### Exercise prompt:
Write out exactly the lines of the entries below, from the first through the line containing "parameter int unsigned HI", and nothing beyond them.

━━━━━━━━

### src/rtl/agc_ctl.sv
// Windowed AGC loop: latches the detector peak each window, clears the detector, steps the gain.
// Optional macro AGC_FAST_ATTACK_EN: a clipped peak (2047) attacks by 4 codes instead of 1.
module agc_ctl #(
  parameter int unsigned PERIOD = 1024,
  parameter int unsigned HANG   = 8,
  parameter int unsigned HI     = 1448,
  parameter int unsigned LO     = 724,
  parameter int unsigned GINIT  = 32
) (
  input  logic        clk,
  input  logic        rst,
  input  logic        ce,
  input  logic [10:0] max,
  input  logic        hold,
  output logic        pclr,
  output logic [10:0] peak,
  output logic [5:0]  gain,
  output logic        upd,
  output logic        hang
);

  localparam int unsigned DATA_W = 11;
  localparam int unsigned GAIN_W = 6;

  localparam logic [15:0]       WEND   = 16'(PERIOD - 1);
  localparam logic [DATA_W-1:0] HI_V   = DATA_W'(HI);
  localparam logic [DATA_W-1:0] LO_V   = DATA_W'(LO);
  localparam logic [7:0]        HANG_V = 8'(HANG);
  localparam logic [GAIN_W-1:0] GINIT_V = GAIN_W'(GINIT);

  typedef enum logic {ST_TRACK, ST_HANG} state_t;

  function automatic logic [GAIN_W-1:0] gain_dec(input logic [GAIN_W-1:0] g,
                                                 input logic [2:0] step);
    logic [GAIN_W-1:0] s;
    s = {{(GAIN_W-3){1'b0}}, step};
    return (g > s) ? g - s : '0;
  endfunction

  function automatic logic [GAIN_W-1:0] gain_inc(input logic [GAIN_W-1:0] g);
    return (g == '1) ? g : g + 1'b1;
  endfunction

  logic [15:0]       wcnt_q, wcnt_d;
  logic [DATA_W-1:0] peak_q, peak_d;
  logic              pclr_q, pclr_d;
  logic              eval_q, eval_d;
  logic [GAIN_W-1:0] gain_q, gain_d;
  logic              upd_q, upd_d;
  logic [7:0]        hcnt_q, hcnt_d;
  state_t            state_q, state_d;
  logic              wrap;
  logic [2:0]        atk_step;

`ifdef AGC_FAST_ATTACK_EN
  assign atk_step = (peak_q == '1) ? 3'd4 : 3'd1;
`else
  assign atk_step = 3'd1;
`endif

  assign wrap = ce && (wcnt_q == WEND);

  // window boundary: latch peak and issue clear/eval pulses
  always_comb begin
    wcnt_d = wcnt_q;
    peak_d = peak_q;
    if (ce) wcnt_d = wrap ? '0 : wcnt_q + 16'd1;
    if (wrap) peak_d = max;
    pclr_d = wrap;
    eval_d = wrap;
  end

  // gain evaluation one cycle after the boundary, on the freshly latched peak
  always_comb begin
    gain_d  = gain_q;
    hcnt_d  = hcnt_q;
    state_d = state_q;
    upd_d   = 1'b0;
    if (eval_q && !hold) begin
      if (peak_q > HI_V) begin
        gain_d  = gain_dec(gain_q, atk_step);
        hcnt_d  = HANG_V;
        state_d = (HANG_V == 8'd0) ? ST_TRACK : ST_HANG;
      end else if (peak_q < LO_V) begin
        if (state_q == ST_HANG) begin
          if (hcnt_q <= 8'd1) begin
            hcnt_d  = '0;
            state_d = ST_TRACK;
          end else begin
            hcnt_d = hcnt_q - 8'd1;
          end
        end else begin
          gain_d = gain_inc(gain_q);
        end
      end
      upd_d = (gain_d != gain_q);
    end
  end

  always_ff @(posedge clk) begin
    if (rst) begin
      wcnt_q  <= '0;
      peak_q  <= '0;
      pclr_q  <= 1'b1;
      eval_q  <= 1'b0;
      gain_q  <= GINIT_V;
      upd_q   <= 1'b0;
      hcnt_q  <= '0;
      state_q <= ST_TRACK;
    end else begin
      wcnt_q  <= wcnt_d;
      peak_q  <= peak_d;
      pclr_q  <= pclr_d;
      eval_q  <= eval_d;
      gain_q  <= gain_d;
      upd_q   <= upd_d;
      hcnt_q  <= hcnt_d;
      state_q <= state_d;
    end
  end

  assign pclr = pclr_q;
  assign peak = peak_q;
  assign gain = gain_q;
  assign upd  = upd_q;
  assign hang = (state_q == ST_HANG);

endmodule
### config.mk
export PLATFORM = sky130hd
export DESIGN_NAME = agc_ctl
export DESIGN_NICKNAME = d
export VERILOG_FILES = /design/src/rtl/agc_ctl.sv
export SDC_FILE = /design/constraint.sdc
export NUM_CORES = 1
export LEC_CHECK = 0
export ABC_CLOCK_PERIOD_IN_PS = 4300
export BUFFER_PORTS_ARGS = -buffer_cell sky130_fd_sc_hd__buf_2
export CAP_MARGIN = 25
export CORE_MARGIN = 3
export CORE_UTILIZATION = 58
export DETAILED_ROUTE_END_ITERATION = 16
export PLACE_DENSITY = 0.81
export SYNTH_ARGS = -nofsm -noshare
export SYNTH_HDL_FRONTEND = slang
export SYNTH_SLANG_ARGS = --single-unit
### constraint.sdc
create_clock -name clk -period 4.3 [get_ports clk]
set_clock_uncertainty 0.2 [all_clocks]
set_input_delay 0.43 -clock clk [delete_from_list [all_inputs] [get_ports clk]]
set_output_delay 0.43 -clock clk [all_outputs]
set_load 0.01 [all_outputs]
==> results.json, run 1 <==
{
  "status": "finished, final reports clean",
  "cp.required_ns": 4.27,
  "crit_chain": "ha_1 > nand2_1 > nor2_1 > nand4_2 > nand2b_1 > nor2_1",
  "drive_above_1_share": 0.178,
  "r2r_slack_ns": 1.91,
  "drt_iter0_markers": 199,
  "antenna-diode-count": 0,
  "dieWidth_um": 70.2,
  "antenna_violating_nets_post_route": 0,
  "synth-compound-area-share": 0.143,
  "worstHoldPathCells": 3,
  "endpoint_kind": "flop",
  "critPathBufInv": 0,
  "worstHoldEndpoint": "peak[9]",
  "crit_family": "simple AND/OR/NAND/NOR gates",
  "maxCapViolCount": 0,
  "num_vias": 2033,
  "critical_path_depth": 6,
  "grt_max_degree": 37,
  "clk_path_buf_depth": 2,
  "dp_hpwl_um": 3450,
  "cpPeakStageDelay_ns": 0.59,
  "wl_per_cell_um": 13.7,
  "post_cts_buffers": 0,
  "grt_setup_unrepaired": "no",
  "root_buffer": "clkbuf_8",
  "nets": 325,
  "postCtsHoldBufs": 0,
  "netlist_area_um2": 2390,
  "slew_violations": 0,
  "core.rowCount": 22,
  "synth.distinct_cells": 58,
  "avgSynthCellArea_um2": 8.72,
  "wl_um": 4820,
  "fillCellCount": 322,
  "placed_area_um2": 2560,
  "relSlewSlack": 0.591,
  "core-area_um2": 3830,
  "start_util": 0.625,
  "antenna_found_initial": 0,
  "irDropWorstVdd_mv": 0.231,
  "crit_top_cell": "nor2_1",
  "fin_crit_ns": 2.39,
  "hold_viol_final": 0,
  "ctsResizeCount": 0,
  "synthAdderAreaFrac": 0.0314,
  "remaining_drc_errors": 0,
  "die_area_um2": 4930,
  "synth_top_area_share": 0.377,
  "synth_edf_count": 0,
  "max_freq_mhz": 419,
  "grt_pass1_wl_um": 8600,
  "power_density_nw_per_um2": 265,
  "syn2layout_area_growth_pct": 10.8,
  "numClockSinks": 45,
  "whs_ns": 0.160,
  "ys_warn_count": 0,
  "ys.flop_type": "dfxtp_1",
  "cts.clk_slew.worst_paths_ns": 0.08,
  "yosysTopAreaCell": "dfxtp_1",
  "yosys-top-cells-count": "45 x dfxtp_1, 42 x nor2_1, 20 x nand2_1, 12 x mux2i_1, 12 x xor2_1",
  "synth_mux_area_frac": 0.0597,
  "r2r-start": "wcnt_q[0]",
  "tightest_slew_ns": 0.613,
  "synth_top_family_by_area": "simple AND/OR/NAND/NOR gates",
  "gr-usage-all-layers": 0.214,
  "hold_start": "max[9]",
  "cts_buffers": 5,
  "rr_worst_depth": 6,
  "leakagePower_uw": 0.00112,
  "final_util": 0.692,
  "ys_ff_latch": 45,
  "die_h_um": 70.2,
  "gp_congestion": 0.867,
  "synthCells": 274,
  "fin_crit_sh": 0.555,
  "critPathKind": "reg -> reg",
  "yosysSeqAreaShare": 0.377,
  "hold_class": "in -> reg",
  "path_max_fanout": 14,
  "io_pins": 35,
  "synth-simple-area-share": 0.288,
  "cts_tree": "yes",
  "final_area_um2": 2650,
  "post-synth-top-count-cell": "dfxtp_1",
  "port_buffers": 34,
  "syn_nets": 295,
  "grt_pass1_vias": 1891,
  "synth_area_leaders": "dfxtp_1 38%, nor2_1 6.6%, mux2i_1 5.0%",
  "r2r_end": "wcnt_q[4]",
  "synthArstFlopShare": 0,
  "cp.arrival_ns": 2.35,
  "drt_first_pass_iters": 4,
  "via_per_inst": 5.78,
  "crit_slowest_cell": "nand2b_1",
  "fin_tns_setup_ns": 0,
  "cts_htree_levels": 2,
  "grt-ovfl-total": 0,
  "startpoint_type": "flop",
  "synth_xor_xnor_area_share": 0.0623,
  "clk_latency_ns": 0.30,
  "setup_viol": 0
}
[final cells by class]
type / count / area [um^2] / share of cell area
Multi-Input combinational cell: 210 / 1400 / 0.527
Clock buffer: 6 / 82.6 / 0.0312
Tap cell: 48 / 60.1 / 0.0227
Timing Repair Buffer: 34 / 170 / 0.0643
Sequential cell: 45 / 901 / 0.340
Inverter: 8 / 30.0 / 0.0113
Clock inverter: 1 / 7.51 / 0.00284
[where the power goes]
part           switching, uW  total [uW]  internal, uW
sequential              1.58         420           418
combinational           11.2        19.6          8.41
clock                    135         262           127
total                    148         701           554
[state kept, by name, summed over array words and instances (netlist names)]
name and cells:
upd 1, gain 6, hcnt_q 8, eval_q 1, peak 11, pclr 1
hang 1, wcnt_q 16
[cells in the final DEF (no fill, tap or decap), types with 2 or more instances in the layout]
master	n
nor2_1	42
o221ai_1	2
xnor2_1	5
nor2b_1	2
inv_1	8
nand3b_1	5
nand4_1	11
dfxtp_1	45
mux2i_1	12
mux2_1	2
o21a_1	3
or3_1	3
nor3_2	2
clkbuf_8	6
a21o_1	2
xor2_1	12
nand3_1	8
nand2b_1	11
a21oi_1	10
o311a_1	2
buf_2	34
ha_1	6
nor3_1	8
a31oi_1	4
nor4_1	2
and2_1	3
nand2_1	20
o32ai_1	5
o21ai_1	2
[kinds of logic (layout without fill, tap and decap cells)]
family	after synthesis	in the layout
compound gates	44	44
xor+xnor	17	17
fa+ha+maj	6	6
buf+inv	19	49
flops	45	45
mux	14	14
simple gates	129	129
[worst register-to-register path: stages, from the launching register on]
cell and delay (ns):
dfxtp_1 0.39, ha_1 0.21, nand2_1 0.09, nor2_1 0.20
nand4_2 0.46, nand2b_1 0.59, nor2_1 0.11
[routing by layer]
layer / vias to the layer above / track usage / share of wire
met5: - / 0 / 0
met3: 6 / 0.0547 / 0.067
met1: 923 / 0.299 / 0.48
met2: 67 / 0.324 / 0.44
li1: 1037 / - / -
met4: 0 / 0.0638 / 0.011
[through the flow]
stage | std cells | setup WS [ns] | total power (uW)
final | 352 | 1.91 | 701
after global routing | 352 | 1.65 | 736
after CTS | 352 | 1.90 | 709
after detailed placement | 345 | 1.76 | 449
after global placement | 345 | 1.87 | 449
after floorplan | 274 | 2.39 | 440
[how the worst max path moves through the flow]
stage                    from          to  slack, ns
CTS                 wcnt_q[0]  wcnt_q[10]       1.90
detailed placement         ce   wcnt_q[7]       1.76
floorplan             peak[2]     gain[5]       2.39
global placement           ce  wcnt_q[14]       1.87
finish              wcnt_q[0]   wcnt_q[4]       1.91
global route        wcnt_q[0]  wcnt_q[10]       1.65
(Power assumes the default switching activity.)
==> run 2: changes to the inputs <==
ABC_CLOCK_PERIOD_IN_PS = 2000   (was 4300)
CORE_UTILIZATION = 51   (was 58)
PLACE_DENSITY = 0.75   (was 0.81)
clock period = 2 ns   (was 4.3 ns; I/O delays follow)
==> run 2 against run 1 <==
Global-route usage rose by 0.086 points; via count rose by 7.7%; routed wire length up 17%; non-clock buffer count is 30 higher; combinational power grew to 3.3 times the previous value; sequential share of layout area decreased by 3.3 points; total power increased by 130%; clock power increased to 2.5 times the previous value; worst setup slack got worse by 1.8 ns; sequential power increased by 120%; worst hold slack lost 0.10 ns.
==> results.json, run 2 (same netlist as run 1, synthesis figures left out) <==
{
  "status": "finished, final reports clean",
  "largest_register_ffs": 16,
  "grt_pass1_vias": 2047,
  "final_cell_mix": "44 x dfxtp_1, 40 x nor2_1, 34 x buf_2, 20 x nand2_1, 19 x buf_4",
  "root_buffer": "clkbuf_8",
  "tightest_slew_ns": 0.470,
  "startpoint_type": "flop",
  "grt-ovfl-total": 0,
  "dp_cells": 367,
  "die_area_um2": 5540,
  "drt_first_pass_iters": 4,
  "syn2layout_area_growth_pct": 22.9,
  "final_area_um2": 2940,
  "antenna_violating_nets_post_route": 0,
  "antenna-diode-count": 0,
  "fin_tns_setup_ns": 0,
  "worstHoldPathCells": 3,
  "gr-usage-all-layers": 0.215,
  "endpoint_kind": "flop",
  "core.rowCount": 24,
  "cp.arrival_ns": 1.92,
  "setup_slack_ns": 0.0744,
  "regArea_um2": 902,
  "dp_hpwl_um": 3940,
  "crit_family": "compound AO/OA/AOI/OAI gates",
  "power.total_uw": 1630,
  "clk_path_buf_depth": 2,
  "grt_pass1_wl_um": 9370,
  "hold_viol_final": 0,
  "rr_worst_depth": 6,
  "drive_above_1_share": 0.234,
  "cp.required_ns": 2.00,
  "crit_slowest_cell": "dfxtp_2",
  "fin_crit_sh": 0.963,
  "crit_chain": "o21a_1 > o311a_1 > buf_4 > nor4_2 > a22oi_2 > o32ai_1",
  "die_h_um": 74.5,
  "clk_latency_ns": 0.29,
  "fin_cells": 386,
  "critPathBufInv": 1,
  "antenna_found_initial": 0,
  "path_max_fanout": 5,
  "wl_per_cell_um": 14.6,
  "drt_iter0_markers": 161,
  "fillCellCount": 384,
  "remaining_drc_errors": 0,
  "start_util": 0.538,
  "relSlewSlack": 0.686,
  "io_pins": 35,
  "hold_class": "in -> reg",
  "cts_tree": "yes",
  "gp_congestion": 0.916,
  "power_density_nw_per_um2": 553,
  "fin_crit_ns": 1.93,
  "cts_htree_levels": 2,
  "critPathKind": "reg -> reg",
  "leakagePower_uw": 0.00127,
  "cts.clk_slew.worst_paths_ns": 0.08,
  "layout.cells.most_common": "dfxtp_1",
  "grt_max_degree": 21,
  "regMostFlops": "wcnt_q",
  "critical_path_depth": 6,
  "dieWidth_um": 74.5,
  "nets": 355,
  "placed_area_um2": 2700,
  "irDropWorstVdd_mv": 0.395,
  "port_buffers": 34,
  "wl_um": 5630,
  "max_freq_mhz": 519,
  "cts_buffers": 5,
  "cpPeakStageDelay_ns": 0.35,
  "core-area_um2": 4440,
  "maxCapViolCount": 0,
  "slew_violations": 0,
  "numClockSinks": 45,
  "num_vias": 2190,
  "pre_cts_slack_ns": 0.0531,
  "multi_input_area_um2": 1410,
  "via_per_inst": 5.67,
  "setup_viol": 0
}
==> run 2: what timing repair did <==
| action | CTS | global route |
|---|---|---|
| hold buffers | 11 | 0 |
| setup endpoints to repair | 0 | 10 |
| buffers inserted | 0 | 1 |
| hold endpoints to repair | 11 | 0 |
| gates resized for setup | 0 | 5 |
==> run 2: cell type report <==
cell class	count	share of cell area
clock buffer	5	0.0234
clock inverter	2	0.0119
inverter	8	0.0102
multi-input combinational	210	0.481
sequential	45	0.307
tap	52	0.0221
timing repair buffer	64	0.144
==> run 2: worst register-to-register path, cell delays in order, from the launching register on <==
cell and delay, ns:
dfxtp_2 0.35, o21a_1 0.21, o311a_1 0.33, buf_4 0.17, nor4_2 0.32, a22oi_2 0.14
o32ai_1 0.13
==> run 2: final timing paths <==
path | from | to | slack, ns
worst max register to register | peak[2] | gain[1] | 0.07
worst min register to register | hcnt_q[7] | hcnt_q[7] | 0.29
worst min-delay path | ce | wcnt_q[0] | 0.06
worst max-delay path | peak[2] | gain[1] | 0.07
==> run 2: through the flow <==
stage	hold slack, ns	util
after floorplan	0.144	-
after global routing	0.0623	0.661
after CTS	0.0327	0.655
after global placement	0.228	0.607
final	0.0562	0.661
after detailed placement	0.239	0.607
==> run 2: metal layers <==
metal | up-vias | GRT usage | wire length, um
met4 | 0 | 0.0573 | 83
met1 | 1010 | 0.293 | 2600
met3 | 10 | 0.0392 | 301
li1 | 1099 | - | -
met2 | 71 | 0.351 | 2640
met5 | - | 0 | 0
==> run 2: power by group <==
part / internal (uW) / switching [uW] / leakage, uW / total (uW)
registers: 899 / 3.71 / 0.000364 / 903
clock network: 363 / 295 / 0.0000540 / 658
logic: 34.8 / 29.9 / 0.000854 / 64.7
total: 1300 / 328 / 0.00127 / 1630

━━━━━━━━

### Task result:
### src/rtl/agc_ctl.sv
// Windowed AGC loop: latches the detector peak each window, clears the detector, steps the gain.
// Optional macro AGC_FAST_ATTACK_EN: a clipped peak (2047) attacks by 4 codes instead of 1.
module agc_ctl #(
  parameter int unsigned PERIOD = 1024,
  parameter int unsigned HANG   = 8,
  parameter int unsigned HI     = 1448,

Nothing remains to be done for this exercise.